The US Constitution clearly says I have the right to bear arms. The term "bear' means to have and show. Why can counties, cities, or states have the right to change the Constitution?

Matt
 

OC for ME

Regular Member
Joined
Jan 6, 2010
Messages
12,452
Location
White Oak Plantation
Good question and welcome to OCDO.

The answer to your question resides in the FL legislature. The FL sub-forum will have those who are far more knowledgeable on the efforts to rectify the issue you raise.
 

rickyray9

Regular Member
Joined
Mar 29, 2009
Messages
109
Location
Northern Nevada
You're preaching to the choir brother

Unfortunately the supreme court allows states to restrict gun rights, and they are the new US Constitution as far as anyone with a legislative pen or a badge is concerned.

I'm going to Orlando next week, so I already looked this up:

Florida Constitution
Article I SEC 8
The right of the people to keep and bear arms in defense of themselves and of the lawful authority of the state shall not be infringed, except that the manner of bearing arms may be regulated by law.

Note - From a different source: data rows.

`src/rtl/sm_addsub_seq_pkg.sv`:
```
`default_nettype none
// ============================================================================
// Module  : sm_addsub_pkg
// Brief   : Shared types and helpers for the digit-serial sign-magnitude adder
// Revision: 1.0
// ============================================================================
package sm_addsub_pkg;

   typedef enum logic [1:0] {
      IDLE = 2'd0,
      CALC = 2'd1,
      FIX  = 2'd2,
      DONE = 2'd3
   } state_t;

   localparam logic MODE_UNSIGNED = 1'b0;
   localparam logic MODE_SIGNED   = 1'b1;

   function automatic int clog2(input int value);
      int res;
      int v;
      res = 0;
      v   = value - 1;
      while (v > 0) begin
         res = res + 1;
         v   = v >> 1;
      end
      return res;
   endfunction

endpackage
`default_nettype wire

```
`src/rtl/sm_addsub_seq_if.sv`:
```
`default_nettype none
// ============================================================================
// Module  : sm_addsub_seq_if
// Brief   : Start/result handshake bundle of the sequential adder/subtractor
// Revision: 1.0
// ============================================================================
interface sm_addsub_seq_if #(
   parameter int WIDTH = 8
);
   logic             iStart;
   logic             iSA;
   logic             iSub;
   logic [WIDTH-1:0] iData_a;
   logic [WIDTH-1:0] iData_b;
   logic [WIDTH:0]   oData;
   logic             oData_C;
   logic             oBusy;
   logic             oDone;

   modport master (
      output iStart, iSA, iSub, iData_a, iData_b,
      input  oData, oData_C, oBusy, oDone
   );

   modport slave (
      input  iStart, iSA, iSub, iData_a, iData_b,
      output oData, oData_C, oBusy, oDone
   );
endinterface
`default_nettype wire

```
`src/rtl/sm_digit_addsub.sv`:
```
`default_nettype none
// ============================================================================
// Module  : sm_digit_addsub
// Brief   : Combinational DIGIT-bit slice adder with optional inversion of b
// Revision: 1.0
// ============================================================================
module sm_digit_addsub #(
   parameter int DIGIT = 1
) (
   input  logic [DIGIT-1:0] iA,
   input  logic [DIGIT-1:0] iB,
   input  logic             iInvB,
   input  logic             iCarry,
   output logic [DIGIT-1:0] oSum,
   output logic             oCarry
);
   logic [DIGIT-1:0] w_b;

   assign w_b = iInvB ? ~iB : iB;
   assign {oCarry, oSum} = {1'b0, iA} + {1'b0, w_b} + {{DIGIT{1'b0}}, iCarry};
endmodule
`default_nettype wire

```
`src/rtl/sm_addsub_seq.sv`:
```
`default_nettype none
// ============================================================================
// Module  : sm_addsub_seq
// Brief   : Digit-serial unsigned / sign-magnitude adder-subtractor, fixed latency
// Revision: 1.0
// ============================================================================
module sm_addsub_seq #(
   parameter int WIDTH = 8,
   parameter int DIGIT = 1
) (
   input  logic               iClk,
   input  logic               iRst,
   sm_addsub_seq_if.slave     bus
);
   import sm_addsub_pkg::*;

   localparam int N     = WIDTH / DIGIT;
   localparam int CNT_W = (N > 1) ? clog2(N) : 1;
   localparam logic [CNT_W-1:0] C_LAST = CNT_W'(N - 1);

   generate
      if (((WIDTH % DIGIT) != 0) || (WIDTH < 2)) begin : g_badParams
         $error("sm_addsub_seq: WIDTH must be >= 2 and a multiple of DIGIT");
      end
   endgenerate

   state_t             r_state;
   state_t             w_nextState;
   logic               w_busy;
   logic               w_done;
   logic               w_accept;
   logic               w_effSub;

   logic               r_sa;
   logic               r_effSub;
   logic               r_signA;
   logic               r_signB;
   logic [WIDTH-1:0]   r_ma;
   logic [WIDTH-1:0]   r_mb;
   logic [WIDTH-1:0]   r_raw;
   logic               r_carry;
   logic [CNT_W-1:0]   r_cnt;
   logic [WIDTH:0]     r_data;
   logic               r_dataC;

   logic [DIGIT-1:0]       w_sum;
   logic                   w_carryOut;
   logic [WIDTH+DIGIT-1:0] w_rawCat;
   logic [WIDTH-1:0]       w_negRaw;
   logic [WIDTH-1:0]       w_mag;
   logic                   w_sign;
   logic [WIDTH:0]         w_fixData;
   logic                   w_fixC;

   assign w_accept = ((r_state == IDLE) || (r_state == DONE)) && bus.iStart;
   // Signed mode subtracts magnitudes whenever the effective signs differ
   assign w_effSub = (bus.iSA == MODE_SIGNED)
                   ? (bus.iData_a[WIDTH-1] != (bus.iData_b[WIDTH-1] ^ bus.iSub))
                   : bus.iSub;

   always_ff @(posedge iClk or posedge iRst) begin
      if (iRst) r_state <= IDLE;
      else      r_state <= w_nextState;
   end

   always_comb begin
      w_nextState = r_state;
      w_busy      = 1'b0;
      w_done      = 1'b0;
      case (r_state)
         IDLE: if (bus.iStart) w_nextState = CALC;
         CALC: begin
            w_busy = 1'b1;
            if (r_cnt == C_LAST) w_nextState = FIX;
         end
         FIX: begin
            w_busy      = 1'b1;
            w_nextState = DONE;
         end
         DONE: begin
            w_done      = 1'b1;
            w_nextState = bus.iStart ? CALC : IDLE;
         end
         default: w_nextState = IDLE;
      endcase
   end

   sm_digit_addsub #(.DIGIT(DIGIT)) u_digit (
      .iA     (r_ma[DIGIT-1:0]),
      .iB     (r_mb[DIGIT-1:0]),
      .iInvB  (r_effSub),
      .iCarry (r_carry),
      .oSum   (w_sum),
      .oCarry (w_carryOut)
   );

   assign w_rawCat = {w_sum, r_raw};
   assign w_negRaw = WIDTH'(0) - r_raw;

   always_comb begin
      w_mag     = r_raw;
      w_sign    = 1'b0;
      w_fixC    = 1'b0;
      w_fixData = '0;
      if (r_sa == MODE_UNSIGNED) begin
         if (r_effSub) begin
            w_fixC    = ~r_carry;
            w_fixData = {~r_carry, r_raw};
         end else begin
            w_fixC    = r_carry;
            w_fixData = {r_carry, r_raw};
         end
      end else begin
         if (!r_effSub) begin
            w_sign = r_signA;
            w_fixC = r_raw[WIDTH-1];
         end else if (!r_carry) begin
            w_mag  = w_negRaw;
            w_sign = r_signB;
         end else begin
            w_sign = r_signA;
         end
         // A zero magnitude never carries a negative sign
         if (w_mag == '0) w_sign = 1'b0;
         w_fixData = {w_sign, w_mag};
      end
   end

   always_ff @(posedge iClk or posedge iRst) begin
      if (iRst) begin
         r_sa     <= 1'b0;
         r_effSub <= 1'b0;
         r_signA  <= 1'b0;
         r_signB  <= 1'b0;
         r_ma     <= '0;
         r_mb     <= '0;
         r_raw    <= '0;
         r_carry  <= 1'b0;
         r_cnt    <= '0;
         r_data   <= '0;
         r_dataC  <= 1'b0;
      end else if (w_accept) begin
         r_sa     <= bus.iSA;
         r_effSub <= w_effSub;
         r_signA  <= bus.iData_a[WIDTH-1];
         r_signB  <= bus.iData_b[WIDTH-1] ^ bus.iSub;
         r_ma     <= (bus.iSA == MODE_SIGNED) ? {1'b0, bus.iData_a[WIDTH-2:0]} : bus.iData_a;
         r_mb     <= (bus.iSA == MODE_SIGNED) ? {1'b0, bus.iData_b[WIDTH-2:0]} : bus.iData_b;
         r_raw    <= '0;
         r_carry  <= w_effSub;
         r_cnt    <= '0;
      end else if (r_state == CALC) begin
         r_ma    <= r_ma >> DIGIT;
         r_mb    <= r_mb >> DIGIT;
         r_raw   <= w_rawCat[WIDTH+DIGIT-1:DIGIT];
         r_carry <= w_carryOut;
         r_cnt   <= (r_cnt == C_LAST) ? '0 : r_cnt + CNT_W'(1);
      end else if (r_state == FIX) begin
         r_data  <= w_fixData;
         r_dataC <= w_fixC;
      end
   end

   assign bus.oData   = r_data;
   assign bus.oData_C = r_dataC;
   assign bus.oBusy   = w_busy;
   assign bus.oDone   = w_done;
endmodule
`default_nettype wire
```
`src/flat_wrapper.sv`:
```
// flat-port wrapper written by rule: the top's interface ports become plain ports
module sm_addsub_seq_flat import sm_addsub_pkg::*;
#(
   parameter int WIDTH = 8,
   parameter int DIGIT = 1
)
  (iClk, iRst, bus_iStart, bus_iSA, bus_iSub, bus_iData_a, bus_iData_b, bus_oData, bus_oData_C, bus_oBusy, bus_oDone);
  sm_addsub_seq_if #(.WIDTH(WIDTH)) bus_i ();
  input  logic iClk;
  input  logic iRst;
  input wire logic [$bits(bus_i.iStart)-1:0] bus_iStart;
  input wire logic [$bits(bus_i.iSA)-1:0] bus_iSA;
  input wire logic [$bits(bus_i.iSub)-1:0] bus_iSub;
  input wire logic [$bits(bus_i.iData_a)-1:0] bus_iData_a;
  input wire logic [$bits(bus_i.iData_b)-1:0] bus_iData_b;
  output wire logic [$bits(bus_i.oData)-1:0] bus_oData;
  output wire logic [$bits(bus_i.oData_C)-1:0] bus_oData_C;
  output wire logic [$bits(bus_i.oBusy)-1:0] bus_oBusy;
  output wire logic [$bits(bus_i.oDone)-1:0] bus_oDone;
  assign bus_i.iStart = bus_iStart;
  assign bus_i.iSA = bus_iSA;
  assign bus_i.iSub = bus_iSub;
  assign bus_i.iData_a = bus_iData_a;
  assign bus_i.iData_b = bus_iData_b;
  assign bus_oData = bus_i.oData;
  assign bus_oData_C = bus_i.oData_C;
  assign bus_oBusy = bus_i.oBusy;
  assign bus_oDone = bus_i.oDone;
  sm_addsub_seq #(.WIDTH(WIDTH), .DIGIT(DIGIT)) u_core (.iClk(iClk), .iRst(iRst), .bus(bus_i));
endmodule
```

Florida's constitution grants it a right to regulate the manner in which you bare arms.
 

tomrkba

Regular Member
Joined
Dec 4, 2011
Messages
125
Location
Virginia
The state constitution is the driver in the states. SCOTUS ruled that the Second Amendment does not affect state action up until Heller 2008. As I understand it, all that does is reach into the states under limited circumstances. The gist is that DC, Federal territories, lands, military bases, etc were controlled by the Federal Second Amendment and the state constitutions control the areas within the states not included under the Federal umbrella.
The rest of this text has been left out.